Language Planning

  1. Haugen: Language planning has to do with constructing a normative orthography, grammar and dictionary for the guidance of writers and speakers in a non-homogeneous speech community." (Haugen LPMN, p. 673)

  2. Other foci: Distinguish between status planning vs. corpus planning:

    • planning for changes in status of some language or variety

    • vs. planning changes in the corpus of body of the language: its grammar, syntax, orthography, etc.

    • and educational planning.

  3. Neustupný: Language planning is language ``treatment "

  4. Others: call it language management.

  5. Eastman: ``The study of LANGUAGE PLANNING focuses on the

    • decision-making that goes into determining what language use is appropriate in particular speech communities.

    • LP is concerned with how language can be conducted and interpreted successfully in a speech community, given [its] goals ...

    • The study of LP looks at the choices available to a speech community and at possible recommendations of language policy for adoption by that community. ...

    • LP has to do with the way people's ideas about language are coordinated. ...
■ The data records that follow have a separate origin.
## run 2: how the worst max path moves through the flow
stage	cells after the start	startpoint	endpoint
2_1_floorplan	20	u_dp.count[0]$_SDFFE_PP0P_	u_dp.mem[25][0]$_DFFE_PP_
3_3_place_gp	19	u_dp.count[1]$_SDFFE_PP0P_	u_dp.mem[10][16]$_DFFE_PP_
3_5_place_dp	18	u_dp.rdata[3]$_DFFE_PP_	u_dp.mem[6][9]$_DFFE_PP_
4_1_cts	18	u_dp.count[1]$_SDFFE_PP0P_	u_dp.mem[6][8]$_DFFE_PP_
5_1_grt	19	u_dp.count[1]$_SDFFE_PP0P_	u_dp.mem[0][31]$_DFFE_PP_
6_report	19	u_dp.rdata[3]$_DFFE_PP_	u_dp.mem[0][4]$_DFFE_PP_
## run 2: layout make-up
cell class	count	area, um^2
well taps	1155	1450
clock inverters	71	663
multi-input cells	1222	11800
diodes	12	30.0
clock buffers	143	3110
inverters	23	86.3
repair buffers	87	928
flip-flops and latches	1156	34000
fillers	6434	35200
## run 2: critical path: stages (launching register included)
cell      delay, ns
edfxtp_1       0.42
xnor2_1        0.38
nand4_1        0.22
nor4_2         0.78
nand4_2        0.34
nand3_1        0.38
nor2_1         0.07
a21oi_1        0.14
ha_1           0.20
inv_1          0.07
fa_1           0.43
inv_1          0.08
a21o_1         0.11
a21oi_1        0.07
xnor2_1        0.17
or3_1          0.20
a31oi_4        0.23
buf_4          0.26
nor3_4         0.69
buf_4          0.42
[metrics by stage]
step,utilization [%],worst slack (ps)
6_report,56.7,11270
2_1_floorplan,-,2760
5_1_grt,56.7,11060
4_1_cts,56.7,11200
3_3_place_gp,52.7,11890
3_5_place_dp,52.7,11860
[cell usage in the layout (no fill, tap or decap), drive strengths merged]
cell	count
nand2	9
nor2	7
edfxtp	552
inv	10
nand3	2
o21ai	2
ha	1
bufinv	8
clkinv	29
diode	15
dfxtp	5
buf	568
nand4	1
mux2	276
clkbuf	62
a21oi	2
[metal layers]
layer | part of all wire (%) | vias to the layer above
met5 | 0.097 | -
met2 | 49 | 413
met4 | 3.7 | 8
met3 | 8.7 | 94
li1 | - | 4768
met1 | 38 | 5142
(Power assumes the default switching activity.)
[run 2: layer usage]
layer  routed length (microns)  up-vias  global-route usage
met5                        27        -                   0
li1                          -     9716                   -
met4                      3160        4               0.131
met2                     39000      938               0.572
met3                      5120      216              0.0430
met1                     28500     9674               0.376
**src/hdl/spca_pkg.sv**
```systemverilog
`default_nettype none
// ----------------------------------------------------------------------------
// SGM path cost aggregation package
// Shared types, configuration register indexes and constants.
// ----------------------------------------------------------------------------
package spca_pkg;

  localparam int unsigned CostW    = 8;
  localparam int unsigned SlotW    = 8;
  localparam int unsigned PenW     = 12;
  localparam int unsigned CfgIdxW  = 2;
  localparam int unsigned CfgDataW = 12;

  localparam logic [CfgIdxW-1:0] CfgSmallPenalty   = 2'd0;
  localparam logic [CfgIdxW-1:0] CfgLargePenalty   = 2'd1;
  localparam logic [CfgIdxW-1:0] CfgDisparityCount = 2'd2;

  localparam logic [7:0]      SmallPenaltyRst   = 8'd10;
  localparam logic [PenW-1:0] LargePenaltyRst   = 12'd150;
  localparam logic [7:0]      DisparityCountRst = 8'd64;

  localparam logic [CostW-1:0] CostMax = 8'hFF;

  typedef struct packed {
    logic [CostW-1:0] match_cost;
    logic [7:0]       gray_value;
    logic             path_start;
  } spca_in_t;

  typedef struct packed {
    logic [CostW-1:0] aggregated_cost;
    logic [6:0]       disparity_slot;
    logic             pixel_done;
  } spca_out_t;

  typedef struct packed {
    logic [7:0]      small_penalty;
    logic [PenW-1:0] large_penalty;
    logic [7:0]      disparity_count;
  } spca_cfg_t;

  // one classified request on its way from front to back
  typedef struct packed {
    logic [CostW-1:0] cost;
    logic             start;
    logic [SlotW-1:0] slot;
    logic             done;
    logic [PenW-1:0]  pen;
  } spca_job_t;

endpackage
`default_nettype wire

```
**src/hdl/spca_ram.sv**
```systemverilog
`default_nettype none
// ----------------------------------------------------------------------------
// Generic RAM
// One write port, one read port with registered read data.
// ----------------------------------------------------------------------------
module spca_ram #(
  parameter int unsigned Width = 8,
  parameter int unsigned Depth = 256,
  localparam int unsigned AddrW = $clog2(Depth)
) (
  input  wire logic             clk_i,
  input  wire logic             we_i,
  input  wire logic [AddrW-1:0] waddr_i,
  input  wire logic [Width-1:0] wdata_i,
  input  wire logic             re_i,
  input  wire logic [AddrW-1:0] raddr_i,
  output logic      [Width-1:0] rdata_o
);

  logic [Width-1:0] mem_q [Depth];

  always_ff @(posedge clk_i) begin
    if (we_i) begin
      mem_q[waddr_i] <= wdata_i;
    end
    if (re_i) begin
      rdata_o <= mem_q[raddr_i];
    end
  end

endmodule
`default_nettype wire

```
**src/hdl/spca_queue.sv**
```systemverilog
`default_nettype none
// ----------------------------------------------------------------------------
// SGM request queue
// Two-entry queue that decouples the classifying front from the back.
// ----------------------------------------------------------------------------
module spca_queue (
  input  wire logic                clk_i,
  input  wire logic                rst_ni,
  input  wire logic                push_i,
  input  spca_pkg::spca_job_t      data_i,
  output logic                     full_o,
  output logic                     valid_o,
  input  wire logic                pop_i,
  output spca_pkg::spca_job_t      data_o
);
  import spca_pkg::*;

  spca_job_t  mem_q [2];
  logic       wr_ptr_q, rd_ptr_q;
  logic [1:0] count_q;

  assign full_o  = (count_q == 2'd2);
  assign valid_o = (count_q != 2'd0);
  assign data_o  = mem_q[rd_ptr_q];

  always_ff @(posedge clk_i or negedge rst_ni) begin
    if (!rst_ni) begin
      wr_ptr_q <= 1'b0;
      rd_ptr_q <= 1'b0;
      count_q  <= 2'd0;
    end else begin
      if (push_i) begin
        wr_ptr_q <= ~wr_ptr_q;
      end
      if (pop_i) begin
        rd_ptr_q <= ~rd_ptr_q;
      end
      if (push_i && !pop_i) begin
        count_q <= count_q + 2'd1;
      end else if (pop_i && !push_i) begin
        count_q <= count_q - 2'd1;
      end
    end
  end

  always_ff @(posedge clk_i) begin
    if (push_i) begin
      mem_q[wr_ptr_q] <= data_i;
    end
  end

  a_no_overflow: assert property (@(posedge clk_i) disable iff (!rst_ni)
    push_i && !pop_i |-> count_q != 2'd2)
    else $error("queue push while full");

  a_no_underflow: assert property (@(posedge clk_i) disable iff (!rst_ni)
    pop_i |-> count_q != 2'd0)
    else $error("queue pop while empty");

endmodule
`default_nettype wire

```
**src/hdl/spca_front.sv**
```systemverilog
`default_nettype none
// ----------------------------------------------------------------------------
// SGM aggregation front
// Counts disparity slots, flags the last slot of a pixel and derives the
// pixel's jump penalty with a bit-serial divider on its first slot.
// ----------------------------------------------------------------------------
module spca_front #(
  parameter int unsigned MaxDisp = 128
) (
  input  wire logic           clk_i,
  input  wire logic           rst_ni,
  input  spca_pkg::spca_cfg_t cfg_i,
  input  wire logic           in_valid_i,
  output logic                in_stall_o,
  input  spca_pkg::spca_in_t  in_data_i,
  output logic                push_o,
  output spca_pkg::spca_job_t job_o,
  input  wire logic           full_i
);
  import spca_pkg::*;

  localparam int unsigned CW       = $clog2(MaxDisp);
  localparam int unsigned DivSteps = PenW;
  localparam int unsigned IterW    = $clog2(DivSteps);

  localparam logic [1:0] StIdle = 2'd0;
  localparam logic [1:0] StDiv  = 2'd1;
  localparam logic [1:0] StPush = 2'd2;

  logic [1:0]       state_q, state_d;
  logic [CW-1:0]    slot_q;
  logic [7:0]       last_gray_q;
  logic [PenW-1:0]  pen_q;
  logic [IterW-1:0] iter_q;
  spca_job_t        hold_q;
  logic [8:0]       divisor_q;
  logic [8:0]       rem_q;
  logic [PenW-1:0]  quo_q;

  logic            first, done, accept;
  logic [8:0]      cnt9, n9;
  logic [7:0]      diff;
  logic [9:0]      trial;
  logic            ge;
  logic [8:0]      rem_nx;
  logic [PenW-1:0] quo_nx, p1_ext, pen_nx;
  spca_job_t       job_now;

  always_comb begin
    first = (slot_q == '0);
    cnt9  = {1'b0, cfg_i.disparity_count};
    if (cnt9 == 9'd0) begin
      n9 = 9'd1;
    end else if (cnt9 > 9'(MaxDisp)) begin
      n9 = 9'(MaxDisp);
    end else begin
      n9 = cnt9;
    end
    done = ((9'(slot_q) + 9'd1) >= n9);
    diff = (in_data_i.gray_value > last_gray_q) ? in_data_i.gray_value - last_gray_q
                                                : last_gray_q - in_data_i.gray_value;

    in_stall_o = (state_q != StIdle) || (!first && full_i);
    accept     = in_valid_i && !in_stall_o;

    trial  = {rem_q, quo_q[PenW-1]};
    ge     = (trial >= {1'b0, divisor_q});
    rem_nx = ge ? 9'(trial - {1'b0, divisor_q}) : trial[8:0];
    quo_nx = {quo_q[PenW-2:0], ge};
    p1_ext = {{(PenW-8){1'b0}}, cfg_i.small_penalty};
    pen_nx = (quo_nx > p1_ext) ? quo_nx : p1_ext;

    job_now.cost  = in_data_i.match_cost;
    job_now.start = in_data_i.path_start;
    job_now.slot  = SlotW'(slot_q);
    job_now.done  = done;
    job_now.pen   = pen_q;

    push_o = ((state_q == StIdle) && accept && !first) || ((state_q == StPush) && !full_i);
    job_o  = (state_q == StPush) ? hold_q : job_now;
    job_o.pen = pen_q;

    state_d = state_q;
    case (state_q)
      StIdle: begin
        if (accept && first) begin
          state_d = StDiv;
        end
      end
      StDiv: begin
        if (iter_q == IterW'(DivSteps - 1)) begin
          state_d = StPush;
        end
      end
      StPush: begin
        if (!full_i) begin
          state_d = StIdle;
        end
      end
      default: state_d = StIdle;
    endcase
  end

  always_ff @(posedge clk_i or negedge rst_ni) begin
    if (!rst_ni) begin
      state_q     <= StIdle;
      slot_q      <= '0;
      last_gray_q <= 8'd0;
      pen_q       <= '0;
      iter_q      <= '0;
    end else begin
      state_q <= state_d;
      if (accept) begin
        slot_q <= done ? '0 : CW'(slot_q + 1'b1);
        if (done) begin
          last_gray_q <= in_data_i.gray_value;
        end
      end
      if (state_q == StDiv) begin
        iter_q <= IterW'(iter_q + 1'b1);
        if (iter_q == IterW'(DivSteps - 1)) begin
          pen_q <= pen_nx;
        end
      end else begin
        iter_q <= '0;
      end
    end
  end

  always_ff @(posedge clk_i) begin
    if (accept && first) begin
      hold_q    <= job_now;
      divisor_q <= {1'b0, diff} + 9'd1;
      rem_q     <= 9'd0;
      quo_q     <= cfg_i.large_penalty;
    end else if (state_q == StDiv) begin
      rem_q <= rem_nx;
      quo_q <= quo_nx;
    end
  end

  a_div_count: assert property (@(posedge clk_i) disable iff (!rst_ni)
    state_q == StDiv |-> iter_q <= IterW'(DivSteps - 1))
    else $error("divider ran past its last step");

endmodule
`default_nettype wire

```
**src/hdl/spca_back.sv**
```systemverilog
`default_nettype none
// ----------------------------------------------------------------------------
// SGM aggregation back
// Applies the path recurrence, one request per cycle unless stalled, over a
// previous-row sliding window, writes the new row and registers the result.
// ----------------------------------------------------------------------------
module spca_back #(
  parameter int unsigned MaxDisp = 128
) (
  input  wire logic           clk_i,
  input  wire logic           rst_ni,
  input  spca_pkg::spca_cfg_t cfg_i,
  input  wire logic           q_valid_i,
  input  spca_pkg::spca_job_t job_i,
  output logic                pop_o,
  output logic                out_valid_o,
  input  wire logic           out_stall_i,
  output spca_pkg::spca_out_t out_data_o
);
  import spca_pkg::*;

  localparam int unsigned CW       = $clog2(MaxDisp);
  localparam int unsigned RamDepth = 2 * (2 ** CW);

  logic             bank_q;
  logic [CostW-1:0] prev_min_q, run_min_q;
  logic [CostW-1:0] lo_q, mid_q;
  logic [CostW-1:0] head0_q [2];
  logic [CostW-1:0] head1_q [2];
  logic             out_valid_q;
  spca_out_t        out_q;

  logic [CW-1:0]    d;
  logic             first, rd_bank;
  logic [CostW-1:0] rdata, lo, mid, hi, hi_raw, agg, new_run;
  logic [8:0]       lo_p, hi_p;
  logic [12:0]      jump, best;

  always_comb begin
    d       = job_i.slot[CW-1:0];
    first   = (d == '0);
    rd_bank = ~bank_q;
    mid     = first ? head0_q[rd_bank] : mid_q;
    hi_raw  = first ? head1_q[rd_bank] : rdata;
    hi      = job_i.done ? CostMax : hi_raw;
    lo      = first ? CostMax : lo_q;

    lo_p = {1'b0, lo} + {1'b0, cfg_i.small_penalty};
    hi_p = {1'b0, hi} + {1'b0, cfg_i.small_penalty};
    jump = {5'b0, prev_min_q} + {1'b0, job_i.pen};

    best = {5'b0, mid};
    if ({4'b0, lo_p} < best) begin
      best = {4'b0, lo_p};
    end
    if ({4'b0, hi_p} < best) begin
      best = {4'b0, hi_p};
    end
    if (jump < best) begin
      best = jump;
    end

    agg     = job_i.start ? job_i.cost : job_i.cost + best[CostW-1:0] - prev_min_q;
    new_run = (agg < run_min_q) ? agg : run_min_q;
    pop_o   = q_valid_i && (!out_valid_q || !out_stall_i);
  end

  spca_ram #(
    .Width(CostW),
    .Depth(RamDepth)
  ) u_rows (
    .clk_i  (clk_i),
    .we_i   (pop_o),
    .waddr_i({bank_q, d}),
    .wdata_i(agg),
    .re_i   (pop_o),
    .raddr_i({rd_bank, CW'(d + CW'(2))}),
    .rdata_o(rdata)
  );

  always_ff @(posedge clk_i or negedge rst_ni) begin
    if (!rst_ni) begin
      bank_q      <= 1'b0;
      prev_min_q  <= CostMax;
      run_min_q   <= CostMax;
      out_valid_q <= 1'b0;
    end else begin
      if (pop_o) begin
        out_valid_q <= 1'b1;
        if (job_i.done) begin
          bank_q     <= ~bank_q;
          prev_min_q <= new_run;
          run_min_q  <= CostMax;
        end else begin
          run_min_q <= new_run;
        end
      end else if (!out_stall_i) begin
        out_valid_q <= 1'b0;
      end
    end
  end

  always_ff @(posedge clk_i) begin
    if (pop_o) begin
      lo_q                  <= mid;
      mid_q                 <= hi_raw;
      out_q.aggregated_cost <= agg;
      out_q.disparity_slot  <= job_i.slot[6:0];
      out_q.pixel_done      <= job_i.done;
      if (d == '0) begin
        head0_q[bank_q] <= agg;
      end
      if (d == CW'(1)) begin
        head1_q[bank_q] <= agg;
      end
    end
  end

  assign out_valid_o = out_valid_q;
  assign out_data_o  = out_q;

  a_bank_swap: assert property (@(posedge clk_i) disable iff (!rst_ni)
    pop_o && job_i.done |=> bank_q != $past(bank_q))
    else $error("banks did not swap at end of pixel");

  a_min_restart: assert property (@(posedge clk_i) disable iff (!rst_ni)
    pop_o && job_i.done |=> run_min_q == CostMax && prev_min_q == $past(new_run))
    else $error("row minimum not handed over at end of pixel");

endmodule
`default_nettype wire

```
**src/hdl/sgm_path_cost_aggregation.sv**
```systemverilog
`default_nettype none
// ----------------------------------------------------------------------------
// SGM path cost aggregation
// Semi-global matching recurrence along one path, one disparity per request.
// ----------------------------------------------------------------------------
// Requests of a pixel arrive slot 0 upward; the block counts slots itself and
// returns one result per request. The first slot of every pixel waits in the
// front for the bit-serial divider that forms the jump penalty; the remaining
// slots then pass at one per cycle through the back, which reads one
// previous-row entry per cycle from the row RAM, while the queue is not full
// and the result side does not stall. An accepted request is stored in the
// queue and its result is registered in the back when the back pops it; slot 0
// first waits for the divider. The row RAM needs no clearing after reset.
// ----------------------------------------------------------------------------
module sgm_path_cost_aggregation #(
  parameter int unsigned MaxDisparities = 128
) (
  input  wire logic                               clk_i,
  input  wire logic                               rst_ni,
  input  wire logic                               cfg_we_i,
  input  wire logic [spca_pkg::CfgIdxW-1:0]       cfg_index_i,
  input  wire logic [spca_pkg::CfgDataW-1:0]      cfg_wdata_i,
  input  wire logic                               in_valid_i,
  output logic                                    in_stall_o,
  input  spca_pkg::spca_in_t                      in_data_i,
  output logic                                    out_valid_o,
  input  wire logic                               out_stall_i,
  output spca_pkg::spca_out_t                     out_data_o
);
  import spca_pkg::*;

  spca_cfg_t cfg_q;
  logic      push, full, q_valid, pop;
  spca_job_t push_job, pop_job;

  always_ff @(posedge clk_i or negedge rst_ni) begin
    if (!rst_ni) begin
      cfg_q.small_penalty   <= SmallPenaltyRst;
      cfg_q.large_penalty   <= LargePenaltyRst;
      cfg_q.disparity_count <= DisparityCountRst;
    end else if (cfg_we_i) begin
      case (cfg_index_i)
        CfgSmallPenalty:   cfg_q.small_penalty   <= cfg_wdata_i[7:0];
        CfgLargePenalty:   cfg_q.large_penalty   <= cfg_wdata_i[PenW-1:0];
        CfgDisparityCount: cfg_q.disparity_count <= cfg_wdata_i[7:0];
        default: ;
      endcase
    end
  end

  spca_front #(
    .MaxDisp(MaxDisparities)
  ) u_front (
    .clk_i     (clk_i),
    .rst_ni    (rst_ni),
    .cfg_i     (cfg_q),
    .in_valid_i(in_valid_i),
    .in_stall_o(in_stall_o),
    .in_data_i (in_data_i),
    .push_o    (push),
    .job_o     (push_job),
    .full_i    (full)
  );

  spca_queue u_queue (
    .clk_i  (clk_i),
    .rst_ni (rst_ni),
    .push_i (push),
    .data_i (push_job),
    .full_o (full),
    .valid_o(q_valid),
    .pop_i  (pop),
    .data_o (pop_job)
  );

  spca_back #(
    .MaxDisp(MaxDisparities)
  ) u_back (
    .clk_i      (clk_i),
    .rst_ni     (rst_ni),
    .cfg_i      (cfg_q),
    .q_valid_i  (q_valid),
    .job_i      (pop_job),
    .pop_o      (pop),
    .out_valid_o(out_valid_o),
    .out_stall_i(out_stall_i),
    .out_data_o (out_data_o)
  );

endmodule
`default_nettype wire

```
    • LP involves the gathering of data for making decisions about ... language [and] with developing the technical tools for choosing among alternative decisions. ...

    • LP is necessarily ``future-oriented."

  6. Other definitions: LP is the deliberate attempt to influence the development/standardization of a language by

    1. making choices in favor of one dialect or another of a language, in printing, education, legal status, religious usage, etc.

    2. legislating changes in the morphology, lexicon, orthography, phonology of a language

    3. inventing out of whole cloth a new language, or reviving a dead language, or mixing forms from various languages/dialects: Esperanto, Hebrew and Irish; Union Ibo.